San Camilo fue un Serafín de Caridad en carne humana. Dios le confió la misión de fundar una Orden de caridad y sacrificio con los enfermos; se enternecía solo de verlos, y auxiliaba a cualquier pobre, por asquerosa que fuera su enfermedad. Les daba de comer con gran amor y reverencia, pues miraba en cada uno de ellos a Jesucristo. Se le encontró una vez arrodillado y besando las llagas de uno de los pobres enfermos del hospital como si fueran bellas flores, y decía: «Señor mío, alma mía, regalo de mi corazón, ¿Qué más pue do hacer por tu servicio?» y enseñaba a sus religiosos, ante el lecho de uno de sus enfermos: «Hijos míos, estas son las flores y preciosísimas perlas con que hemos de coronarnos en el cielo si dejamos de tener horror a semejantes miserias».
Había nacido en el año 1550. Camilo tenía un carácter batallador, resuelto, impetuoso y tenaz. A los diecisiete años era un joven soldado empobrecido por el vicio del juego, y enfermo de una llaga en la pierna que le duraría toda su vida. Alguien le sugirió ir a Roma para curarse, al hospital de Santiago. Tras restablecerse Camilo pasaba su juventud entre batallas, juego y mendicidad.
Después se empleó de peón de construcción en un convento de los capuchinos. Tocado por la gracia se convirtió de su mala vida e ingresó en aquel convento a los veinticinco años. La antigua llaga de su pierna se reabrió. Volvió al hospital de Roma, pero dando ejemplo de humildad y oración.

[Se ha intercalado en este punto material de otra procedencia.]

This is an optimization exercise on Yosys and OpenROAD, whose aim is small area, not a production implementation. The RTL was checked by simulation tests, not by an equivalence proof against the original design. No activity file was given, so power comes from the tool's default toggle rates.

Design rv32_register_file, start of the top module:
module rv32_register_file #(
  parameter int unsigned DATA_W   = 32,
  parameter int unsigned ADDR_W   = 5,
  parameter int unsigned NUM_REGS = 32
) (
  input  logic              clk,
  input  logic              reset,
  input  logic              reg_file_wr_en,
  input  logic [ADDR_W-1:0] wr_addr,
  input  logic [DATA_W-1:0] data_in,
  input  logic [ADDR_W-1:0] rd_addr_1,
  input  logic [ADDR_W-1:0] rd_addr_2,
  output logic [DATA_W-1:0] rd_data_1,
  output logic [DATA_W-1:0] rd_data_2
);
  localparam int unsigned SEL_GRP  = 8;
  localparam int unsigned DATA_GRP = 16;
  logic [NUM_REGS-1:1][DATA_W-1:0] reg_file;
  logic [NUM_REGS-1:1][DATA_W-1:0] reg_next;
  logic [7:0] wr_hi;
  logic [3:0] wr_lo;
  always_comb begin
    for (int h = 0; h < 8; h++)
      wr_hi[h] = reset | (reg_file_wr_en && (wr_addr[4:2] == 3'(h)));
    for (int l = 0; l < 4; l++)
      wr_lo[l] = reset | (wr_addr[1:0] == 2'(l));
  end
  logic rst_n;
  assign rst_n = ~reset;
  logic [NUM_REGS-1:1][DATA_W/SEL_GRP-1:0] wr_n;
  logic [(NUM_REGS-1)/DATA_GRP:0][DATA_W-1:0] d_n;
  for (genvar i = 1; i < NUM_REGS; i++) begin : g_en
    for (genvar g = 0; g < DATA_W / SEL_GRP; g++) begin : g_grp
      rf_nand2 u_en (.a(wr_hi[i/4]), .b(wr_lo[i%4]), .y(wr_n[i][g]));
    end
  end
  for (genvar c = 0; c <= (NUM_REGS - 1) / DATA_GRP; c++) begin : g_d
    for (genvar b = 0; b < DATA_W; b++) begin : g_bit
      rf_nand2 u_d (.a(data_in[b]), .b(rst_n), .y(d_n[c][b]));
    end
  end
  for (genvar i = 1; i < NUM_REGS; i++) begin : g_reg
    for (genvar b = 0; b < DATA_W; b++) begin : g_bit
      rf_hold u_hold (.wr_n(wr_n[i][b/SEL_GRP]), .d_n(d_n[(i-1)/DATA_GRP][b]),
                      .q(reg_file[i][b]), .q_next(reg_next[i][b]));
    end
  end
  always_ff @(posedge clk) begin
    reg_file <= reg_next;
  end
  localparam int unsigned PRE_GRP = 16;
  logic [DATA_W/PRE_GRP-1:0][7:0] rd_hi_n_1, rd_hi_n_2;
  logic [DATA_W/PRE_GRP-1:0][3:0] rd_lo_n_1, rd_lo_n_2;
  for (genvar p = 0; p < DATA_W / PRE_GRP; p++) begin : g_pre
  ...
export LEC_CHECK = 0
export CAP_MARGIN = 0
export CORE_MARGIN = 2
export CORE_UTILIZATION = 55
export GPL_TIMING_DRIVEN = 1
export SETUP_SLACK_MARGIN = 0.3
export SLEW_MARGIN = 0
export SYNTH_HIERARCHICAL = 1
create_clock -name core_clock -period 5.0 [get_ports {clk}]
standard.sh (not shown) runs the stock make flow with config.mk's settings and CLKGATE_MAP_FILE= SYNTH_SCRIPT=/design/flow/synth_recipe.tcl, a recipe that flattens the netlist after the stock synthesis.
==> flow/flow/run.sh <==
#!/bin/bash
# Layout flow: the standard ORFS flow (standard.sh, unchanged synthesis,
# floorplan, power grid and tap cells) with extra ORFS settings:
#  - every input and output port is buffered with a buf_1, instead of the
#    delay cells buffer_ports picks on its own;
#  - CTS clusters up to 16 flip-flops (within 100 um) per clkbuf_8 leaf buffer
#    and inserts no dummy loads.
# The whole make output goes to flow_make.log in the work folder; ORFS keeps
# each step's own log under orfs/logs/.
set -euo pipefail
bash standard.sh \
  "BUFFER_PORTS_ARGS=-buffer_cell sky130_fd_sc_hd__buf_1" \
  "CTS_ARGS=-sink_clustering_enable -repair_clock_nets -dont_use_dummy_load -sink_clustering_size 16 -sink_clustering_max_diameter 100 -sink_clustering_buffer sky130_fd_sc_hd__clkbuf_8" \
  finish > flow_make.log 2>&1
Rerun with:
==> flow/flow/run.sh (replaced) <==
#!/bin/bash
# Layout flow: the standard ORFS flow (standard.sh, unchanged synthesis,
# floorplan, power grid and tap cells) with extra ORFS settings:
#  - port buffers are buf_2 cells instead of the delay cells buffer_ports
#    picks on its own;
#  - CTS clusters up to 25 flip-flops (within 100 um) per leaf buffer and inserts no dummy
#    loads.
# The whole make output goes to flow_make.log in the work folder; ORFS keeps
# each step's own log under orfs/logs/.
set -euo pipefail
bash standard.sh \
  "BUFFER_PORTS_ARGS=-buffer_cell sky130_fd_sc_hd__buf_2" \
  "CTS_ARGS=-sink_clustering_enable -repair_clock_nets -dont_use_dummy_load -sink_clustering_size 25 -sink_clustering_max_diameter 100" \
  finish > flow_make.log 2>&1
--- a/flow/config.mk
+++ b/flow/config.mk
@@ -8 +8 @@
-export CAP_MARGIN = 0
+export CAP_MARGIN = 20
@@ -10,4 +10,4 @@
-export CORE_UTILIZATION = 55
-export GPL_TIMING_DRIVEN = 1
-export SETUP_SLACK_MARGIN = 0.3
-export SLEW_MARGIN = 0
+export CORE_UTILIZATION = 40
+export GPL_TIMING_DRIVEN = 0
+export SETUP_SLACK_MARGIN = 0.2
+export SLEW_MARGIN = 20
The new run completed, yet does not pass: setup timing.
Wire length is higher by 1.7%.
First-iteration DRC count came out lower by 12%.
Worst setup slack loses 0.30 ns.
Clock skew is unchanged.
Synthesized cell count does not change.
Area after synthesis does not change.
Sequential share of layout area falls by 0.56 points.
Rerun with:
--- a/flow/config.mk
+++ b/flow/config.mk
@@ -10 +10 @@
-export CORE_UTILIZATION = 40
+export CORE_UTILIZATION = 55
@@ -12 +12 @@
-export SETUP_SLACK_MARGIN = 0.2
+export SETUP_SLACK_MARGIN = 0.3
This time the run finished clean; setup slack improved by 0.24 ns; maximum frequency is higher by 5.0%; wire length is lower by 3.8%; final cell count is lower by about 6%; clock skew is unchanged; critical path depth is unchanged; non-clock buffer count is lower by 3; via count is higher by 1.7%.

Aquel centro se distinguía por el poco cuidado que los enfermos recibían. Camilo, nombrado mayordomo, reúne a su alrededor un grupo de hombres que quieren consagrarse al cuidado amoroso de aquellos seres tan abandonados. Pero no fue comprendido: y todos acabaron despedidos del hospital. El grupo no se disolvió. Se instalaron en una pobre casita, y trabajaron en otro centro: el Hospital del Espíritu Santo. No tienen comparación los «macabros» hospitales de entonces con los de ahora: personal mal pagado, falta total de higiene y de ventilación, el triste estado de abandono que sufrían los enfermos, aún peor si estaban desahuciados y moribundos, los malos tratos, etc. Su labor fue realmente heroica. A este ministerio los «Ministros de los enfermos» (como se llamaban los religiosos de San Camilo) incluyeron el de los encarcelados y el de los moribundos en sus propias casas, que no estaban mejor que los del hospital.
La medicina no estaba avanzada, y las . epidemias eran frecuentes (peste, cólera y otras) y aterrorizaban a la sociedad.

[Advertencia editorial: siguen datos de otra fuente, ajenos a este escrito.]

From an optimization exercise on the open Yosys and OpenROAD flow, aimed at small area and a short achievable clock period; shortcuts taken in it are not production practice.
RTL that was checked went through simulation tests only; none was proved equivalent to the original.
No functional check of the RTL was part of runs 3 to 5.
Power figures rest on the tool's default switching activity, not on a simulated workload.

## flow/config.mk

```make
export PLATFORM = sky130hd
export DESIGN_NAME = biq_top
export DESIGN_NICKNAME = biq_top
export VERILOG_FILES = /design/flow/design.v
export SDC_FILE = /design/flow/constraint.sdc
export NUM_CORES = 4
export LEC_CHECK = 0
export CAP_MARGIN = 20
export CORE_MARGIN = 2
export CORE_UTILIZATION = 40
export SLEW_MARGIN = 20
```

## flow/flow/run.sh

```bash
#!/bin/bash
set -euo pipefail
export BUFFER_PORTS_ARGS="-buffer_cell sky130_fd_sc_hd__buf_2"
bash standard.sh finish > flow_standard.log 2>&1
```

## flow/standard.sh

```bash
#!/bin/bash
# synth_recipe.tcl (not shown) runs the flow's synth.tcl, then flattens the netlist and writes it again
# the make line also repeats each setting of config.mk as NAME=value (left out here)
make -C /OpenROAD-flow-scripts/flow DESIGN_CONFIG=/design/flow/config.mk WORK_HOME=/design/flow/orfs CLKGATE_MAP_FILE= SYNTH_SCRIPT=/design/flow/synth_recipe.tcl "${@:-finish}"
```
Source: an optimization exercise on an open RTL-to-GDS flow (aim: small area). Production flows keep margins and buffers that such runs may drop. Function was checked by simulation only, so behaviour that the tests miss may differ from the original. Power is estimated from default activity; no workload was simulated.

==> design/flow/design.v <==
module regfile_sb #(
  parameter  int DATA_W   = 32,
  parameter  int NUM_REGS = 32,
  localparam int ADDR_W   = $clog2(NUM_REGS)
) (
  input  logic              clk,
  input  logic              reset,
  input  logic [ADDR_W-1:0] rd_addr_1,
  input  logic [ADDR_W-1:0] rd_addr_2,
  output logic [DATA_W-1:0] rd_data_1,
  output logic [DATA_W-1:0] rd_data_2,
  output logic              rd_busy_1,
  output logic              rd_busy_2,
  input  logic              wr_en,
  input  logic [ADDR_W-1:0] wr_addr,
  input  logic [DATA_W-1:0] wr_data,
  input  logic              rsv_en,
  input  logic [ADDR_W-1:0] rsv_addr,
  output logic              rsv_ok,
  output logic [ADDR_W:0]   busy_count
);
  logic [DATA_W-1:0]   r_regs [NUM_REGS];
  logic [NUM_REGS-1:0] r_busy;
  logic [ADDR_W:0]     r_busy_count;
  logic                w_wr_nz;
  logic                w_busy_eff;
  logic                w_set;
  logic                w_rel;
  logic [NUM_REGS-1:0] w_busy_nxt;
  assign w_wr_nz    = wr_en && (wr_addr != '0);
  assign w_busy_eff = r_busy[rsv_addr] && !(w_wr_nz && (wr_addr == rsv_addr));
  assign rsv_ok     = rsv_en && ((rsv_addr == '0) ? reset : !w_busy_eff);
  assign w_set      = rsv_ok && (rsv_addr != '0);
  assign w_rel      = w_wr_nz && r_busy[wr_addr];
  always_comb begin
    w_busy_nxt = r_busy;
    if (w_wr_nz) w_busy_nxt[wr_addr] = 1'b0;
    if (w_set)   w_busy_nxt[rsv_addr] = 1'b1;
  end
  always_ff @(posedge clk or negedge reset) begin
    if (!reset) begin
      for (int i = 0; i < NUM_REGS; i++) r_regs[i] <= '0;
      r_busy       <= '0;
      r_busy_count <= '0;
    end else begin
      if (w_wr_nz) r_regs[wr_addr] <= wr_data;
      r_busy       <= w_busy_nxt;
      r_busy_count <= r_busy_count + {{ADDR_W{1'b0}}, w_set} - {{ADDR_W{1'b0}}, w_rel};
    end
  end
  assign busy_count = r_busy_count;
  assign rd_data_1 = (!reset || rd_addr_1 == '0) ? '0 : r_regs[rd_addr_1];
  assign rd_data_2 = (!reset || rd_addr_2 == '0) ? '0 : r_regs[rd_addr_2];
  assign rd_busy_1 = (!reset || rd_addr_1 == '0) ? 1'b0 : r_busy[rd_addr_1];
  assign rd_busy_2 = (!reset || rd_addr_2 == '0) ? 1'b0 : r_busy[rd_addr_2];
endmodule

Los nuevos religiosos tuvieron que hacer frente a esta oleada de epidemias, sin merma de su entrega a pesar de ver que la muerte les diezmaba también a
ellos. La Orden se extendió a otras ciudades, donde la solicitaban (Nápoles, Milán, Génova…).
Nadie llevaba ventaja a Camilo en caridad y entusiasmo, quien reservaba para sí lo más humillante y penoso. No le faltaron penas, como a todos los santos. Se presentaron obstáculos a que su obra se desarrollara según la inspiración que él, como fundador, había recibido de Dios. Él debía cuidar, y así lo hizo, con humildad y firmeza, de que la inspiración recibida se realizara. También él estuvo enfermo: de la pierna, de la hernia, un estómago inapetente… lo que no le impidió pasar sus días con sus enfermos, con innumerables anécdotas de caridad para con ellos. Toda esta fuerza la recibía en la mucha oración a los pies del crucifijo. Murió consumido de trabajo en 1614.
No hay nada más sencillo que su vida y ascética. Se basa en este principio evangélico: El Señor muestra que el prójimo es imagen suya, y anuncia que en el juicio final premiará como hecho a Él mismo lo que se haya hecho a los pobres. En consecuencia, hay que servir a los pobres por Dios, sin poner límite alguno.